Opposition groups say the Wheelabrator project would involve trucking approximately 445,000 tons of ash on local roads — including U.S. Route 9W — through Catskill and surrounding communities, with trucks coming from both the south and the north.

The quarry site is made up of highly permeable hydrology, which is known to have extensive drainage systems and springs, adding to the likelihood of toxic ash reaching the Hudson River and groundwater.

“Putting massive amounts of incinerator ash in an old quarry so close to the Hudson River makes no sense,” said Judith Enck, former Regional Administrator with the U.S. Environmental Protection Agency. “This is one of the worst pollution projects I have seen in a long time in the Hudson Valley. It is imperative that the residents of Catskill and nearby communities become actively involved in opposing this ill-advised project.”

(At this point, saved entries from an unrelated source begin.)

File: src/rtl/mips_register_bank.sv
// 32 x 16 register file with forwarded, registered A/B operands.
// Optional REG_ZERO_HARDWIRED_EN: register 0 reads 0 and ignores writes.
module mips_register_bank #(
   parameter int unsigned DATA_W = mips_pkg::DATA_W,
   parameter int unsigned ADDR_W = mips_pkg::ADDR_W
) (
   input  logic              clk,
   input  logic              rst,
   input  logic [ADDR_W-1:0] RA,
   input  logic [ADDR_W-1:0] RB,
   input  logic [ADDR_W-1:0] RW_dm,
   input  logic [DATA_W-1:0] ans_ex,
   input  logic [DATA_W-1:0] ans_dm,
   input  logic [DATA_W-1:0] ans_wb,
   input  logic [DATA_W-1:0] imm,
   input  logic [1:0]        mux_sel_A,
   input  logic [1:0]        mux_sel_B,
   input  logic              imm_sel,
   output logic [DATA_W-1:0] A,
   output logic [DATA_W-1:0] B
);
   import mips_pkg::*;

   localparam int unsigned N_REGS = 32'(1) << ADDR_W;

   logic [DATA_W-1:0] regs_q [N_REGS];
   logic [DATA_W-1:0] regs_d [N_REGS];
   logic [DATA_W-1:0] a_q, a_d;
   logic [DATA_W-1:0] b_q, b_d;
   logic [DATA_W-1:0] fwd_a_c, fwd_b_c;

   fwd_mux4 #(.DATA_W(DATA_W)) u_fwd_a (
      .sel     (fwd_sel_t'(mux_sel_A)),
      .reg_val (regs_q[RA]),
      .ans_ex  (ans_ex),
      .ans_dm  (ans_dm),
      .ans_wb  (ans_wb),
      .y_c     (fwd_a_c)
   );

   fwd_mux4 #(.DATA_W(DATA_W)) u_fwd_b (
      .sel     (fwd_sel_t'(mux_sel_B)),
      .reg_val (regs_q[RB]),
      .ans_ex  (ans_ex),
      .ans_dm  (ans_dm),
      .ans_wb  (ans_wb),
      .y_c     (fwd_b_c)
   );

   // Reads above use regs_q, so a same-cycle write is only seen via ans_dm.
   always_comb begin
      regs_d        = regs_q;
      regs_d[RW_dm] = ans_dm;
`ifdef REG_ZERO_HARDWIRED_EN
      regs_d[0]     = '0;
`endif
      a_d = fwd_a_c;
      b_d = imm_sel ? imm : fwd_b_c;
   end

   always_ff @(posedge clk or posedge rst) begin
      if (rst) begin
         for (int i = 0; i < int'(N_REGS); i++) regs_q[i] <= '0;
         a_q <= '0;
         b_q <= '0;
      end else begin
         regs_q <= regs_d;
         a_q    <= a_d;
         b_q    <= b_d;
      end
   end

   assign A = a_q;
   assign B = b_q;

endmodule

File: config.mk
export PLATFORM = sky130hd
export DESIGN_NAME = mips_register_bank
export DESIGN_NICKNAME = d
export VERILOG_FILES = /design/src/rtl/mips_pkg.sv /design/src/rtl/mips_register_bank_fwd_mux4.sv /design/src/rtl/mips_register_bank.sv
export SDC_FILE = /design/constraint.sdc
export NUM_CORES = 1
export LEC_CHECK = 0
export BUFFER_PORTS_ARGS = -buffer_cell sky130_fd_sc_hd__buf_4
export CORE_UTILIZATION = 45
export CTS_BUF_LIST = sky130_fd_sc_hd__clkbuf_8
export DETAILED_ROUTE_END_ITERATION = 7
export GPL_ROUTABILITY_DRIVEN = 0
export PLACE_DENSITY = 0.6
export REMOVE_ABC_BUFFERS = 1
export SLEW_MARGIN = 20
export SYNTH_ARGS = -nofsm -noshare
export SYNTH_HDL_FRONTEND = slang
export SYNTH_HIERARCHICAL = 1
export SYNTH_SLANG_ARGS = --single-unit
File: constraint.sdc
create_clock -name clk -period 48.2 [get_ports clk]
set_input_delay 4.82 -clock clk [delete_from_list [all_inputs] [get_ports clk]]
set_output_delay 4.82 -clock clk [all_outputs]
set_load 0.02 [all_outputs]
<file path="src/rtl/hyperbus_clk_seq.sv">
// HyperBus clock-enable / chip-select sequencer: walks one transaction through
// CS setup, CA, latency, data, CS hold and CS recovery, enforcing tCSM.
module hyperbus_clk_seq #(
  parameter int CS_SETUP_CYCLES = 1,
  parameter int CS_HOLD_CYCLES  = 1,
  parameter int CS_HIGH_CYCLES  = 2,
  parameter int MAX_CS_CYCLES   = 512,
  parameter int LEN_W           = 16
) (
  input  logic             clk_i,
  input  logic             rst_i,
  input  logic             req_valid_i,
  output logic             req_ready_o,
  input  logic [LEN_W-1:0] req_len_i,
  input  logic [3:0]       req_lat_i,
  input  logic             req_nolat_i,
  input  logic             lat_2x_i,
  input  logic             data_ready_i,
  input  logic             abort_i,
  output logic             clk_en_o,
  output logic             cs_no,
  output logic             ca_phase_o,
  output logic             data_phase_o,
  output logic             done_o,
  output logic             err_o
);

  localparam int CSW = $clog2(MAX_CS_CYCLES + 16);

  typedef enum logic [2:0] {
    ST_IDLE,
    ST_CS_SETUP,
    ST_CA,
    ST_LAT,
    ST_DATA,
    ST_CS_HOLD,
    ST_RECOVER
  } state_t;

  state_t             state_reg, state_next;
  logic [4:0]         cnt_reg, cnt_next;
  logic [LEN_W-1:0]   words_reg, words_next;
  logic [LEN_W-1:0]   len_reg, len_next;
  logic [3:0]         lat_reg, lat_next;
  logic               nolat_reg, nolat_next;
  logic               err_flag_reg, err_flag_next;
  logic [CSW-1:0]     cs_cnt_reg, cs_cnt_next;

  logic ready_reg, cs_n_reg, ca_reg, clk_run_reg, data_st_reg, done_reg, err_out_reg;

  logic       cs_active;
  logic       burst_state;
  logic       tcsm_expired;
  logic       kill;
  logic [4:0] eff_lat;

  assign cs_active    = state_reg inside {ST_CS_SETUP, ST_CA, ST_LAT, ST_DATA, ST_CS_HOLD};
  assign burst_state  = state_reg inside {ST_CA, ST_LAT, ST_DATA};
  // cs_cnt_next is the CS-low count including the current cycle
  assign cs_cnt_next  = cs_active ? cs_cnt_reg + 1'b1 : '0;
  assign tcsm_expired = burst_state && (cs_cnt_next >= CSW'(MAX_CS_CYCLES));
  assign kill         = tcsm_expired || (abort_i && (burst_state || state_reg == ST_CS_SETUP));
  assign eff_lat      = lat_2x_i ? {lat_reg, 1'b0} : {1'b0, lat_reg};

  always_comb begin
    state_next    = state_reg;
    cnt_next      = cnt_reg;
    words_next    = words_reg;
    len_next      = len_reg;
    lat_next      = lat_reg;
    nolat_next    = nolat_reg;
    err_flag_next = err_flag_reg;

    case (state_reg)
      ST_IDLE: begin
        if (req_valid_i) begin
          state_next    = ST_CS_SETUP;
          cnt_next      = 5'(CS_SETUP_CYCLES);
          len_next      = req_len_i;
          lat_next      = req_lat_i;
          nolat_next    = req_nolat_i;
          err_flag_next = 1'b0;
        end
      end
      ST_CS_SETUP: begin
        if (cnt_reg == 5'd1) begin
          state_next = ST_CA;
          cnt_next   = 5'd3;
        end else begin
          cnt_next = cnt_reg - 1'b1;
        end
      end
      ST_CA: begin
        if (cnt_reg == 5'd1) begin
          if (!nolat_reg && eff_lat != 5'd0) begin
            state_next = ST_LAT;
            cnt_next   = eff_lat;
          end else if (len_reg == '0) begin
            state_next = ST_CS_HOLD;
            cnt_next   = 5'(CS_HOLD_CYCLES);
          end else begin
            state_next = ST_DATA;
            words_next = len_reg;
          end
        end else begin
          cnt_next = cnt_reg - 1'b1;
        end
      end
      ST_LAT: begin
        if (cnt_reg == 5'd1) begin
          if (len_reg == '0) begin
            state_next = ST_CS_HOLD;
            cnt_next   = 5'(CS_HOLD_CYCLES);
          end else begin
            state_next = ST_DATA;
            words_next = len_reg;
          end
        end else begin
          cnt_next = cnt_reg - 1'b1;
        end
      end
      ST_DATA: begin
        if (data_ready_i) begin
          words_next = words_reg - 1'b1;
          if (words_reg == LEN_W'(1)) begin
            state_next = ST_CS_HOLD;
            cnt_next   = 5'(CS_HOLD_CYCLES);
          end
        end
      end
      ST_CS_HOLD: begin
        if (cnt_reg == 5'd1) begin
          state_next = ST_RECOVER;
          cnt_next   = 5'(CS_HIGH_CYCLES);
        end else begin
          cnt_next = cnt_reg - 1'b1;
        end
      end
      ST_RECOVER: begin
        if (cnt_reg == 5'd1) begin
          state_next    = ST_IDLE;
          err_flag_next = 1'b0;
        end else begin
          cnt_next = cnt_reg - 1'b1;
        end
      end
      default: state_next = ST_IDLE;
    endcase

    // Abort and tCSM expiry share one path so they raise a single error
    if (kill) begin
      state_next    = ST_CS_HOLD;
      cnt_next      = 5'(CS_HOLD_CYCLES);
      err_flag_next = 1'b1;
    end
  end

  always_ff @(posedge clk_i or posedge rst_i) begin
    if (rst_i) begin
      state_reg    <= ST_IDLE;
      cnt_reg      <= '0;
      words_reg    <= '0;
      len_reg      <= '0;
      lat_reg      <= '0;
      nolat_reg    <= 1'b0;
      err_flag_reg <= 1'b0;
      cs_cnt_reg   <= '0;
      ready_reg    <= 1'b1;
      cs_n_reg     <= 1'b1;
      ca_reg       <= 1'b0;
      clk_run_reg  <= 1'b0;
      data_st_reg  <= 1'b0;
      done_reg     <= 1'b0;
      err_out_reg  <= 1'b0;
    end else begin
      state_reg    <= state_next;
      cnt_reg      <= cnt_next;
      words_reg    <= words_next;
      len_reg      <= len_next;
      lat_reg      <= lat_next;
      nolat_reg    <= nolat_next;
      err_flag_reg <= err_flag_next;
      cs_cnt_reg   <= cs_cnt_next;
      // Outputs are registered from the next state so they align with it
      ready_reg    <= (state_next == ST_IDLE);
      cs_n_reg     <= (state_next == ST_IDLE) || (state_next == ST_RECOVER);
      ca_reg       <= (state_next == ST_CA);
      clk_run_reg  <= (state_next == ST_CA) || (state_next == ST_LAT);
      data_st_reg  <= (state_next == ST_DATA);
      done_reg     <= (state_next == ST_RECOVER) && (cnt_next == 5'd1);
      err_out_reg  <= (state_next == ST_RECOVER) && (cnt_next == 5'd1) && err_flag_next;
    end
  end

  assign req_ready_o  = ready_reg;
  assign cs_no        = cs_n_reg;
  assign ca_phase_o   = ca_reg;
  assign data_phase_o = data_st_reg & data_ready_i;
  assign clk_en_o     = clk_run_reg | data_phase_o;
  assign done_o       = done_reg;
  assign err_o        = err_out_reg;

endmodule
</file>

Incinerator ash like that from Wheelabrator incinerators includes high levels of heavy metals and dioxins, say the opponents. The ash poses a significant risk to the surrounding region’s human and natural communities as well as to the entire Hudson River ecosystem.

The ash would come from Wheelabrator’s incinerators in Peekskill, Poughkeepsie and Hudson Falls.

At an April 15 news conference in Albany, the coalition opposed to the ash dump released a letter to Town of Catskill Town Supervisor Doreen Davis — signed by 53 groups and close to 200 individuals — calling on the town to stop the project now, before it has to go through administrative processes.

“Our broad coalition of environmental and community groups calls on Catskill Town Supervisor Davis to reject the ash dump and for the DEC to deny the necessary permits given the threats to the Hudson River, air and water quality, and the public health,” said geologist and local community member Paul Rubin.

A public meeting was also held April 23 at the Catskill Community Center, and was reportedly standing room only.

“For countless reasons, this is a bad project and there are many better alternatives for the site,” said Riverkeeper President Paul Gallay. “We’re calling on the community to get active and engage their leaders so that, together, we can agree on a better plan for the old quarry than to fill it with toxic ash.”